• [Your task]: Please reproduce the records, omitting nothing and changing nothing.

-- Exercise materials follows --

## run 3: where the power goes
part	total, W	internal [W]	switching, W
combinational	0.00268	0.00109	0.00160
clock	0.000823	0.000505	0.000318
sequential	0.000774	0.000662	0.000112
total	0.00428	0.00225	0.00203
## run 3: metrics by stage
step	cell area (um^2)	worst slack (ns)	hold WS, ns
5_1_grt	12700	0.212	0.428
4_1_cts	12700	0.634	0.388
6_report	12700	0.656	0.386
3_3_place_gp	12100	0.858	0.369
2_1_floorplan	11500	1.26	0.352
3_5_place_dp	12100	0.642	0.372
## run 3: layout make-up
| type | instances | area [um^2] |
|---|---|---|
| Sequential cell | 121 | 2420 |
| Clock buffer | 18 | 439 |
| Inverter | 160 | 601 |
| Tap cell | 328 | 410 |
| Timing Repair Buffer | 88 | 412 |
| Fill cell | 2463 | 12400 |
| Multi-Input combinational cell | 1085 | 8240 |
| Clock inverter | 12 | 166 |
<file path="src/rtl/image_stream_reader_if.sv">
// Pixel stream from the canvas snapshot reader to the DNN input buffer.
// The master drives beats and the slave returns ready.
interface image_stream_reader_if #(
  parameter int unsigned DATA_W = 16
);
  logic              oValid;
  logic [DATA_W-1:0] oData;
  logic              oLast;
  logic              iReady;

  modport master (output oValid, oData, oLast, input iReady);
  modport slave  (input oValid, oData, oLast, output iReady);
endinterface

</file>
<file path="src/rtl/image_stream_reader.sv">
// Snapshots the 32x32 canvas on start and streams it row-major, one pixel per beat.
// While streaming, it accumulates the set-pixel count and bounding box for centering.
module image_stream_reader #(
  parameter int unsigned       DATA_W   = 16,
  parameter logic [DATA_W-1:0] PIX_ONE  = 16'h0100,
  parameter logic [DATA_W-1:0] PIX_ZERO = 16'h0000
) (
  input  logic                  clkVga,
  input  logic                  iRstN,
  input  logic [1023:0]         iImage,
  input  logic                  iStart,
  output logic                  oBusy,
  image_stream_reader_if.master stream,
  output logic                  oDone,
  output logic [10:0]           oPixCount,
  output logic                  oBBoxValid,
  output logic [4:0]            oXMin,
  output logic [4:0]            oXMax,
  output logic [4:0]            oYMin,
  output logic [4:0]            oYMax
);

  typedef enum logic [1:0] {IDLE, STREAM, DONE} state_t;

  state_t              state_q;
  logic [1023:0]       snap_q;
  logic [9:0]          beat_q;
  logic                valid_q, last_q, busy_q, done_q, bbox_q;
  logic [DATA_W-1:0]   data_q;
  logic [10:0]         pixcnt_q;
  logic [4:0]          xmin_q, xmax_q, ymin_q, ymax_q;

  logic [9:0]          nxt_beat_d;
  logic                cur_pix_d, nxt_pix_d;
  logic [4:0]          cur_x_d, cur_y_d;

  // Beat k is (x=k[4:0], y=k[9:5]); the bitmap is indexed {x,y}, so the halves swap.
  always_comb begin
    nxt_beat_d = beat_q + 10'd1;
    cur_x_d    = beat_q[4:0];
    cur_y_d    = beat_q[9:5];
    cur_pix_d  = snap_q[{beat_q[4:0], beat_q[9:5]}];
    nxt_pix_d  = snap_q[{nxt_beat_d[4:0], nxt_beat_d[9:5]}];
  end

  always_ff @(posedge clkVga or negedge iRstN) begin
    if (!iRstN) begin
      state_q  <= IDLE;
      snap_q   <= '0;
      beat_q   <= '0;
      valid_q  <= 1'b0;
      last_q   <= 1'b0;
      data_q   <= '0;
      busy_q   <= 1'b0;
      done_q   <= 1'b0;
      pixcnt_q <= '0;
      bbox_q   <= 1'b0;
      xmin_q   <= '0;
      xmax_q   <= '0;
      ymin_q   <= '0;
      ymax_q   <= '0;
    end else begin
      done_q <= 1'b0;
      unique case (state_q)
        IDLE: begin
          if (iStart) begin
            state_q  <= STREAM;
            snap_q   <= iImage;
            beat_q   <= '0;
            valid_q  <= 1'b1;
            last_q   <= 1'b0;
            // Beat 0 comes straight from the input since the snapshot is loading now.
            data_q   <= iImage[0] ? PIX_ONE : PIX_ZERO;
            busy_q   <= 1'b1;
            pixcnt_q <= '0;
            bbox_q   <= 1'b0;
            xmin_q   <= '1;
            ymin_q   <= '1;
            xmax_q   <= '0;
            ymax_q   <= '0;
          end
        end
        STREAM: begin
          if (valid_q && stream.iReady) begin
            if (cur_pix_d) begin
              pixcnt_q <= pixcnt_q + 11'd1;
              bbox_q   <= 1'b1;
              if (cur_x_d < xmin_q) xmin_q <= cur_x_d;
              if (cur_x_d > xmax_q) xmax_q <= cur_x_d;
              if (cur_y_d < ymin_q) ymin_q <= cur_y_d;
              if (cur_y_d > ymax_q) ymax_q <= cur_y_d;
            end
            if (last_q) begin
              state_q <= DONE;
              valid_q <= 1'b0;
              last_q  <= 1'b0;
              data_q  <= PIX_ZERO;
              done_q  <= 1'b1;
            end else begin
              beat_q  <= nxt_beat_d;
              data_q  <= nxt_pix_d ? PIX_ONE : PIX_ZERO;
              last_q  <= (nxt_beat_d == 10'h3FF);
            end
          end
        end
        DONE: begin
          state_q <= IDLE;
          busy_q  <= 1'b0;
        end
        default: state_q <= IDLE;
      endcase
    end
  end

  assign stream.oValid = valid_q;
  assign stream.oData  = data_q;
  assign stream.oLast  = last_q;
  assign oBusy         = busy_q;
  assign oDone         = done_q;
  assign oPixCount     = pixcnt_q;
  assign oBBoxValid    = bbox_q;
  assign oXMin         = xmin_q;
  assign oXMax         = xmax_q;
  assign oYMin         = ymin_q;
  assign oYMax         = ymax_q;

endmodule
</file>
<file path="src/flat_wrapper.sv">
// flat-port wrapper written by rule: the top's interface ports become plain ports
module image_stream_reader_flat 
#(
  parameter int unsigned       DATA_W   = 16,
  parameter logic [DATA_W-1:0] PIX_ONE  = 16'h0100,
  parameter logic [DATA_W-1:0] PIX_ZERO = 16'h0000
)
  (clkVga, iRstN, iImage, iStart, oBusy, oDone, oPixCount, oBBoxValid, oXMin, oXMax, oYMin, oYMax, stream_oValid, stream_oData, stream_oLast, stream_iReady);
  image_stream_reader_if #(.DATA_W(DATA_W)) stream_i ();
  input  logic clkVga;
  input  logic iRstN;
  input  logic [1023:0] iImage;
  input  logic iStart;
  output logic oBusy;
  output logic oDone;
  output logic [10:0] oPixCount;
  output logic oBBoxValid;
  output logic [4:0] oXMin;
  output logic [4:0] oXMax;
  output logic [4:0] oYMin;
  output logic [4:0] oYMax;
  output wire logic [$bits(stream_i.oValid)-1:0] stream_oValid;
  output wire logic [$bits(stream_i.oData)-1:0] stream_oData;
  output wire logic [$bits(stream_i.oLast)-1:0] stream_oLast;
  input wire logic [$bits(stream_i.iReady)-1:0] stream_iReady;
  assign stream_oValid = stream_i.oValid;
  assign stream_oData = stream_i.oData;
  assign stream_oLast = stream_i.oLast;
  assign stream_i.iReady = stream_iReady;
  image_stream_reader #(.DATA_W(DATA_W), .PIX_ONE(PIX_ONE), .PIX_ZERO(PIX_ZERO)) u_core (.clkVga(clkVga), .iRstN(iRstN), .iImage(iImage), .iStart(iStart), .oBusy(oBusy), .stream(stream_i), .oDone(oDone), .oPixCount(oPixCount), .oBBoxValid(oBBoxValid), .oXMin(oXMin), .oXMax(oXMax), .oYMin(oYMin), .oYMax(oYMax));
endmodule
</file>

-- Exercise materials concluded --

• [Written reply]:
## run 3: where the power goes
part	total, W	internal [W]	switching, W
combinational	0.00268	0.00109	0.00160
clock	0.000823	0.000505	0.000318
sequential	0.000774	0.000662	0.000112
total	0.00428	0.00225	0.00203
## run 3: metrics by stage
step	cell area (um^2)	worst slack (ns)	hold WS, ns
5_1_grt	12700	0.212	0.428
4_1_cts	12700	0.634	0.388
6_report	12700	0.656	0.386
3_3_place_gp	12100	0.858	0.369
2_1_floorplan	11500	1.26	0.352
3_5_place_dp	12100	0.642	0.372
## run 3: layout make-up
| type | instances | area [um^2] |
|---|---|---|
| Sequential cell | 121 | 2420 |
| Clock buffer | 18 | 439 |
| Inverter | 160 | 601 |
| Tap cell | 328 | 410 |
| Timing Repair Buffer | 88 | 412 |
| Fill cell | 2463 | 12400 |
| Multi-Input combinational cell | 1085 | 8240 |
| Clock inverter | 12 | 166 |
<file path="src/rtl/image_stream_reader_if.sv">
// Pixel stream from the canvas snapshot reader to the DNN input buffer.
// The master drives beats and the slave returns ready.
interface image_stream_reader_if #(
  parameter int unsigned DATA_W = 16
);
  logic              oValid;
  logic [DATA_W-1:0] oData;
  logic              oLast;
  logic              iReady;

  modport master (output oValid, oData, oLast, input iReady);
  modport slave  (input oValid, oData, oLast, output iReady);
endinterface

</file>
<file path="src/rtl/image_stream_reader.sv">
// Snapshots the 32x32 canvas on start and streams it row-major, one pixel per beat.
// While streaming, it accumulates the set-pixel count and bounding box for centering.
module image_stream_reader #(
  parameter int unsigned       DATA_W   = 16,
  parameter logic [DATA_W-1:0] PIX_ONE  = 16'h0100,
  parameter logic [DATA_W-1:0] PIX_ZERO = 16'h0000
) (
  input  logic                  clkVga,
  input  logic                  iRstN,
  input  logic [1023:0]         iImage,
  input  logic                  iStart,
  output logic                  oBusy,
  image_stream_reader_if.master stream,
  output logic                  oDone,
  output logic [10:0]           oPixCount,
  output logic                  oBBoxValid,
  output logic [4:0]            oXMin,
  output logic [4:0]            oXMax,
  output logic [4:0]            oYMin,
  output logic [4:0]            oYMax
);

  typedef enum logic [1:0] {IDLE, STREAM, DONE} state_t;

  state_t              state_q;
  logic [1023:0]       snap_q;
  logic [9:0]          beat_q;
  logic                valid_q, last_q, busy_q, done_q, bbox_q;
  logic [DATA_W-1:0]   data_q;
  logic [10:0]         pixcnt_q;
  logic [4:0]          xmin_q, xmax_q, ymin_q, ymax_q;

  logic [9:0]          nxt_beat_d;
  logic                cur_pix_d, nxt_pix_d;
  logic [4:0]          cur_x_d, cur_y_d;

  // Beat k is (x=k[4:0], y=k[9:5]); the bitmap is indexed {x,y}, so the halves swap.
  always_comb begin
    nxt_beat_d = beat_q + 10'd1;
    cur_x_d    = beat_q[4:0];
    cur_y_d    = beat_q[9:5];
    cur_pix_d  = snap_q[{beat_q[4:0], beat_q[9:5]}];
    nxt_pix_d  = snap_q[{nxt_beat_d[4:0], nxt_beat_d[9:5]}];
  end

  always_ff @(posedge clkVga or negedge iRstN) begin
    if (!iRstN) begin
      state_q  <= IDLE;
      snap_q   <= '0;
      beat_q   <= '0;
      valid_q  <= 1'b0;
      last_q   <= 1'b0;
      data_q   <= '0;
      busy_q   <= 1'b0;
      done_q   <= 1'b0;
      pixcnt_q <= '0;
      bbox_q   <= 1'b0;
      xmin_q   <= '0;
      xmax_q   <= '0;
      ymin_q   <= '0;
      ymax_q   <= '0;
    end else begin
      done_q <= 1'b0;
      unique case (state_q)
        IDLE: begin
          if (iStart) begin
            state_q  <= STREAM;
            snap_q   <= iImage;
            beat_q   <= '0;
            valid_q  <= 1'b1;
            last_q   <= 1'b0;
            // Beat 0 comes straight from the input since the snapshot is loading now.
            data_q   <= iImage[0] ? PIX_ONE : PIX_ZERO;
            busy_q   <= 1'b1;
            pixcnt_q <= '0;
            bbox_q   <= 1'b0;
            xmin_q   <= '1;
            ymin_q   <= '1;
            xmax_q   <= '0;
            ymax_q   <= '0;
          end
        end
        STREAM: begin
          if (valid_q && stream.iReady) begin
            if (cur_pix_d) begin
              pixcnt_q <= pixcnt_q + 11'd1;
              bbox_q   <= 1'b1;
              if (cur_x_d < xmin_q) xmin_q <= cur_x_d;
              if (cur_x_d > xmax_q) xmax_q <= cur_x_d;
              if (cur_y_d < ymin_q) ymin_q <= cur_y_d;
              if (cur_y_d > ymax_q) ymax_q <= cur_y_d;
            end
            if (last_q) begin
              state_q <= DONE;
              valid_q <= 1'b0;
              last_q  <= 1'b0;
              data_q  <= PIX_ZERO;
              done_q  <= 1'b1;
            end else begin
              beat_q  <= nxt_beat_d;
              data_q  <= nxt_pix_d ? PIX_ONE : PIX_ZERO;
              last_q  <= (nxt_beat_d == 10'h3FF);
            end
          end
        end
        DONE: begin
          state_q <= IDLE;
          busy_q  <= 1'b0;
        end
        default: state_q <= IDLE;
      endcase
    end
  end

  assign stream.oValid = valid_q;
  assign stream.oData  = data_q;
  assign stream.oLast  = last_q;
  assign oBusy         = busy_q;
  assign oDone         = done_q;
  assign oPixCount     = pixcnt_q;
  assign oBBoxValid    = bbox_q;
  assign oXMin         = xmin_q;
  assign oXMax         = xmax_q;
  assign oYMin         = ymin_q;
  assign oYMax         = ymax_q;

endmodule
</file>
<file path="src/flat_wrapper.sv">
// flat-port wrapper written by rule: the top's interface ports become plain ports
module image_stream_reader_flat 
#(
  parameter int unsigned       DATA_W   = 16,
  parameter logic [DATA_W-1:0] PIX_ONE  = 16'h0100,
  parameter logic [DATA_W-1:0] PIX_ZERO = 16'h0000
)
  (clkVga, iRstN, iImage, iStart, oBusy, oDone, oPixCount, oBBoxValid, oXMin, oXMax, oYMin, oYMax, stream_oValid, stream_oData, stream_oLast, stream_iReady);
  image_stream_reader_if #(.DATA_W(DATA_W)) stream_i ();
  input  logic clkVga;
  input  logic iRstN;
  input  logic [1023:0] iImage;
  input  logic iStart;
  output logic oBusy;
  output logic oDone;
  output logic [10:0] oPixCount;
  output logic oBBoxValid;
  output logic [4:0] oXMin;
  output logic [4:0] oXMax;
  output logic [4:0] oYMin;
  output logic [4:0] oYMax;
  output wire logic [$bits(stream_i.oValid)-1:0] stream_oValid;
  output wire logic [$bits(stream_i.oData)-1:0] stream_oData;
  output wire logic [$bits(stream_i.oLast)-1:0] stream_oLast;
  input wire logic [$bits(stream_i.iReady)-1:0] stream_iReady;
  assign stream_oValid = stream_i.oValid;
  assign stream_oData = stream_i.oData;
  assign stream_oLast = stream_i.oLast;
  assign stream_i.iReady = stream_iReady;
  image_stream_reader #(.DATA_W(DATA_W), .PIX_ONE(PIX_ONE), .PIX_ZERO(PIX_ZERO)) u_core (.clkVga(clkVga), .iRstN(iRstN), .iImage(iImage), .iStart(iStart), .oBusy(oBusy), .stream(stream_i), .oDone(oDone), .oPixCount(oPixCount), .oBBoxValid(oBBoxValid), .oXMin(oXMin), .oXMax(oXMax), .oYMin(oYMin), .oYMax(oYMax));
endmodule
</file>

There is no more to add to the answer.